When the app is about to enter background, we need to accomplish a few task:
- Save App State: We need to preserve the state of the app to let the user resume his or her activity as soon as the app gets back to foreground.
- Reduce Memory Usage: The system will terminate your app if it does not behave. Memory is always a scarce resource, don’t play with it. When in need, the system will start terminating the suspended apps that uses more memory, and then the running background apps that uses a large chunk of memory.
- Prepare UI: The system will take an screenshot just before the app goes into background (to show later when the app is about to enters back into foreground), so, stop any animation, hide any sensitive information and comb your self :)

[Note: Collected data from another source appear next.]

===== src/rtl/branch_recovery_queue_ptr_ctrl.sv =====
// Head/tail/count bookkeeping for the branch recovery queue, plus the
// younger-than-flush-tag kill mask (age = (tag - head) mod DEPTH).
module brq_ptr_ctrl #(
  parameter int DEPTH = 4,
  parameter int TAG_W = 2
) (
  input  logic             clk,
  input  logic             rst,
  input  logic [1:0]       alloc_n_i,
  input  logic [1:0]       ret_n_i,
  input  logic             flush_i,
  input  logic [TAG_W-1:0] flush_tag_i,
  output logic [TAG_W-1:0] head_o,
  output logic [TAG_W-1:0] tail_o,
  output logic [TAG_W:0]   count_o,
  output logic [DEPTH-1:0] kill_mask_o
);

  logic [TAG_W-1:0] head_q, head_d;
  logic [TAG_W-1:0] tail_q, tail_d;
  logic [TAG_W:0]   count_q, count_d;
  logic [TAG_W-1:0] flush_age;
  logic [TAG_W-1:0] entry_age;

  // Kill mask is kept apart from the next-state logic so retire can use it
  // without forming a loop through ret_n_i.
  always_comb begin
    // NOTE: always_comb uses blocking assignments with every output given a default first, so no latch is inferred.
    kill_mask_o = '0;
    entry_age   = '0;
    flush_age   = flush_tag_i - head_q;
    for (int i = 0; i < DEPTH; i++) begin
      entry_age      = TAG_W'(i) - head_q;
      kill_mask_o[i] = flush_i && (entry_age > flush_age);
    end
  end

  always_comb begin
    head_d = head_q + TAG_W'(ret_n_i);
    if (flush_i) begin
      tail_d  = flush_tag_i + TAG_W'(1);
      count_d = {1'b0, flush_tag_i - head_q} + (TAG_W+1)'(1) - (TAG_W+1)'(ret_n_i);
    end else begin
      tail_d  = tail_q + TAG_W'(alloc_n_i);
      count_d = count_q + (TAG_W+1)'(alloc_n_i) - (TAG_W+1)'(ret_n_i);
    end
  end

  // NOTE: sequential state uses non-blocking assignments so every register samples pre-edge values.
  always_ff @(posedge clk) begin
    if (rst) begin
      head_q  <= '0;
      tail_q  <= '0;
      count_q <= '0;
    end else begin
      head_q  <= head_d;
      tail_q  <= tail_d;
      count_q <= count_d;
    end
  end

  assign head_o  = head_q;
  assign tail_o  = tail_q;
  assign count_o = count_q;

endmodule


===== src/rtl/branch_recovery_queue.sv =====
// In-order branch recovery queue: allocates up to 2 branches/cycle, resolves by tag,
// redirects and flushes younger entries on mispredict. Optional BRQ_STATS_EN adds mispred_cnt.
module branch_recovery_queue
  import branch_recovery_queue_pkg::*;
#(
  parameter int DEPTH = BRQ_DEPTH,
  parameter int PC_W  = BRQ_PC_W,
  parameter int TAG_W = BRQ_TAG_W
) (
  input  logic             clk,
  input  logic             rst,
  input  logic             alloc_vld0,
  input  logic             alloc_vld1,
  input  logic             alloc_tkn0,
  input  logic             alloc_tkn1,
  input  logic [PC_W-1:0]  alloc_recv_pc0,
  input  logic [PC_W-1:0]  alloc_recv_pc1,
  output logic             alloc_rdy,
  output logic [TAG_W-1:0] alloc_tag0,
  output logic [TAG_W-1:0] alloc_tag1,
  input  logic             rslv_vld,
  input  logic [TAG_W-1:0] rslv_tag,
  input  logic             rslv_tkn,
  output logic             redirect_vld,
  output logic [PC_W-1:0]  redirect_pc,
  output logic [TAG_W-1:0] flush_tag,
  output logic             brq_empty
`ifdef BRQ_STATS_EN
  ,
  output logic [15:0]      mispred_cnt
`endif
);

  localparam logic [TAG_W:0] ALLOC_MAX = (TAG_W+1)'(DEPTH - 2);

  brq_state_e       state_q, state_d;
  logic [DEPTH-1:0] valid_q, valid_d;
  logic [DEPTH-1:0] resolved_q, resolved_d;
  logic [DEPTH-1:0] pred_tkn_q;
  logic [PC_W-1:0]  recv_pc_q [DEPTH];
  logic [PC_W-1:0]  redirect_pc_q;
  logic [TAG_W-1:0] flush_tag_q;

  logic [TAG_W-1:0] head, tail, head_p1, tail_p1;
  logic [TAG_W:0]   count;
  logic [DEPTH-1:0] kill_mask;
  logic             rslv_ok, mispred;
  logic             do_alloc0, do_alloc1, ret0, ret1;
  logic [1:0]       alloc_n, ret_n;

  assign head_p1 = head + TAG_W'(1);
  assign tail_p1 = tail + TAG_W'(1);

  brq_ptr_ctrl #(
    .DEPTH (DEPTH),
    .TAG_W (TAG_W)
  ) u_ptr_ctrl (
    .clk         (clk),
    .rst         (rst),
    .alloc_n_i   (alloc_n),
    .ret_n_i     (ret_n),
    .flush_i     (mispred),
    .flush_tag_i (rslv_tag),
    .head_o      (head),
    .tail_o      (tail),
    .count_o     (count),
    .kill_mask_o (kill_mask)
  );

  // A mispredict discards any allocation presented in the same cycle.
  always_comb begin
    rslv_ok   = rslv_vld && valid_q[rslv_tag];
    mispred   = rslv_ok && (rslv_tkn != pred_tkn_q[rslv_tag]);
    alloc_rdy = !rst && (state_q == ST_NORMAL) && (count <= ALLOC_MAX);
    do_alloc0 = alloc_vld0 && alloc_rdy && !mispred;
    do_alloc1 = do_alloc0 && alloc_vld1;
    alloc_n   = {1'b0, do_alloc0} + {1'b0, do_alloc1};
  end

  always_comb begin
    ret0  = valid_q[head] && resolved_q[head];
    ret1  = ret0 && valid_q[head_p1] && resolved_q[head_p1] && !kill_mask[head_p1];
    ret_n = {1'b0, ret0} + {1'b0, ret1};
  end

  always_comb begin
    valid_d    = valid_q & ~kill_mask;
    resolved_d = resolved_q & ~kill_mask;
    if (rslv_ok) resolved_d[rslv_tag] = 1'b1;
    if (ret0) begin
      valid_d[head]    = 1'b0;
      resolved_d[head] = 1'b0;
    end
    if (ret1) begin
      valid_d[head_p1]    = 1'b0;
      resolved_d[head_p1] = 1'b0;
    end
    if (do_alloc0) begin
      valid_d[tail]    = 1'b1;
      resolved_d[tail] = 1'b0;
    end
    if (do_alloc1) begin
      valid_d[tail_p1]    = 1'b1;
      resolved_d[tail_p1] = 1'b0;
    end
  end

  always_comb begin
    state_d      = mispred ? ST_REDIRECT : ST_NORMAL;
    redirect_vld = (state_q == ST_REDIRECT);
  end

  always_ff @(posedge clk) begin
    if (rst) begin
      state_q       <= ST_NORMAL;
      valid_q       <= '0;
      resolved_q    <= '0;
      redirect_pc_q <= '0;
      flush_tag_q   <= '0;
    end else begin
      state_q    <= state_d;
      valid_q    <= valid_d;
      resolved_q <= resolved_d;
      if (mispred) begin
        redirect_pc_q <= recv_pc_q[rslv_tag];
        flush_tag_q   <= rslv_tag;
      end
    end
  end

  // NOTE: payload storage has no reset; valid_q gates every read of it.
  always_ff @(posedge clk) begin
    if (do_alloc0) begin
      pred_tkn_q[tail] <= alloc_tkn0;
      recv_pc_q[tail]  <= alloc_recv_pc0;
    end
    if (do_alloc1) begin
      pred_tkn_q[tail_p1] <= alloc_tkn1;
      recv_pc_q[tail_p1]  <= alloc_recv_pc1;
    end
  end

  assign redirect_pc = redirect_pc_q;
  assign flush_tag   = flush_tag_q;
  assign brq_empty   = (count == '0);
  assign alloc_tag0  = tail;
  assign alloc_tag1  = tail_p1;

`ifdef BRQ_STATS_EN
  logic [STATS_W-1:0] mispred_cnt_q;

  always_ff @(posedge clk) begin
    if (rst) begin
      mispred_cnt_q <= '0;
    end else if (mispred && (mispred_cnt_q != '1)) begin
      mispred_cnt_q <= mispred_cnt_q + STATS_W'(1);
    end
  end

  assign mispred_cnt = mispred_cnt_q;
`endif

endmodule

- Stop Bonjour: listening to network services is really expensive, and besides, if your application get suspended, it will not be able to respond to network messages. So close any socket and any other network service. Use APNS instead.
- Stop OpenGL. GPU is strictly off limits for background processes. You can’t create EAGLContext or issue any OpenGL command. Offending apps are going to be terminated by the system.
- Relinquish exclusive access to calendars, media libraries, address book, or any other shared data. Again, the system enforces this policy killing any application that, when in background, tries to retain exclusive access to some shared system data.
Now, the user selects again the app in the Spring Board, and the system needs to get it back to the foreground. If the application was suspended by the system, it will be first get back to the running background state, again with no notification at all. Once in the running state, it will receive a call to – applicationWillEnterForeground: just before it gains foreground status as an inactive process, and then the all familiar – applicationDidBecomeActive:.
And, you might also find interesting that, for each call to the UIApplicationDelegate there is a notification also posted:
UIApplicationDelegate message |
Notification |
|---|---|
– applicationDidBecomeActive: |
UIApplicationDidBecomeActiveNotification |
– applicationDidEnterBackground: |
UIApplicationDidEnterBackgroundNotification |
– application:didFinishLaunchingWithOptions: |
UIApplicationDidFinishLaunchingNotification |
– applicationWilEnterForegound: |
UIApplicationWillEnterForegroundNotification |
– applicationWillResignActive: |
UIApplicationWillResignActiveNotification |
– applicationWillTerminate: |
UIApplicationWillTerminateNotification |
Waking Up
In the period of time since the app goes background, and is restored to foreground, many things can happens. Network can change, the user can flip the locale, etc. Since the application is suspended, it will not receive any notification, but the system will keep record of all these changes, and when the app resumes, it will deliver all the notifications. In other words, be prepared to handle the burst.
If your app is network dependent, the most important change might be the lost of accessibility. Don’t assume that if you were able to reach your source before goes to background, you will be able later.